▸ **RECORDS TO PROCESS**

`config.mk`:
```
export PLATFORM = sky130hd
export DESIGN_NAME = sccb_register_master_top
export DESIGN_NICKNAME = d
export VERILOG_FILES = /design/src/sv/sccb_pkg.sv /design/src/sv/sccb_cfg.sv /design/src/sv/sccb_seq.sv /design/src/sv/sccb_register_master_top.sv
export VERILOG_INCLUDE_DIRS = /design/src /design/src/sv
export SDC_FILE = /design/constraint.sdc
export NUM_CORES = 1
export LEC_CHECK = 0
export BUFFER_PORTS_ARGS = -buffer_cell sky130_fd_sc_hd__buf_2
export CAP_MARGIN = 20
export CORE_MARGIN = 1.5
export CORE_UTILIZATION = 50
export DETAILED_ROUTE_END_ITERATION = 8
export PLACE_DENSITY = 0.74
export SLEW_MARGIN = 20
export SYNTH_ARGS = -nofsm -noshare
export SYNTH_HDL_FRONTEND = slang
export SYNTH_SLANG_ARGS = --single-unit
```
`constraint.sdc`:
```
create_clock -name clk -period 3.96 [get_ports clk]
set_clock_uncertainty 0.1 [all_clocks]
set_input_delay 0.396 -clock clk [delete_from_list [all_inputs] [get_ports clk]]
set_output_delay 0.396 -clock clk [all_outputs]
set_load 0.01 [all_outputs]
```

▸ **WHAT YOU HAVE TO DO**
Retype all the material exactly, missing nothing.

▸ **ANSWER SECTION**
`config.mk`:
```
export PLATFORM = sky130hd
export DESIGN_NAME = sccb_register_master_top
export DESIGN_NICKNAME = d
export VERILOG_FILES = /design/src/sv/sccb_pkg.sv /design/src/sv/sccb_cfg.sv /design/src/sv/sccb_seq.sv /design/src/sv/sccb_register_master_top.sv
export VERILOG_INCLUDE_DIRS = /design/src /design/src/sv
export SDC_FILE = /design/constraint.sdc
export NUM_CORES = 1
export LEC_CHECK = 0
export BUFFER_PORTS_ARGS = -buffer_cell sky130_fd_sc_hd__buf_2
export CAP_MARGIN = 20
export CORE_MARGIN = 1.5
export CORE_UTILIZATION = 50
export DETAILED_ROUTE_END_ITERATION = 8
export PLACE_DENSITY = 0.74
export SLEW_MARGIN = 20
export SYNTH_ARGS = -nofsm -noshare
export SYNTH_HDL_FRONTEND = slang
export SYNTH_SLANG_ARGS = --single-unit
```
`constraint.sdc`:
```
create_clock -name clk -period 3.96 [get_ports clk]
set_clock_uncertainty 0.1 [all_clocks]
set_input_delay 0.396 -clock clk [delete_from_list [all_inputs] [get_ports clk]]
set_output_delay 0.396 -clock clk [all_outputs]
set_load 0.01 [all_outputs]
```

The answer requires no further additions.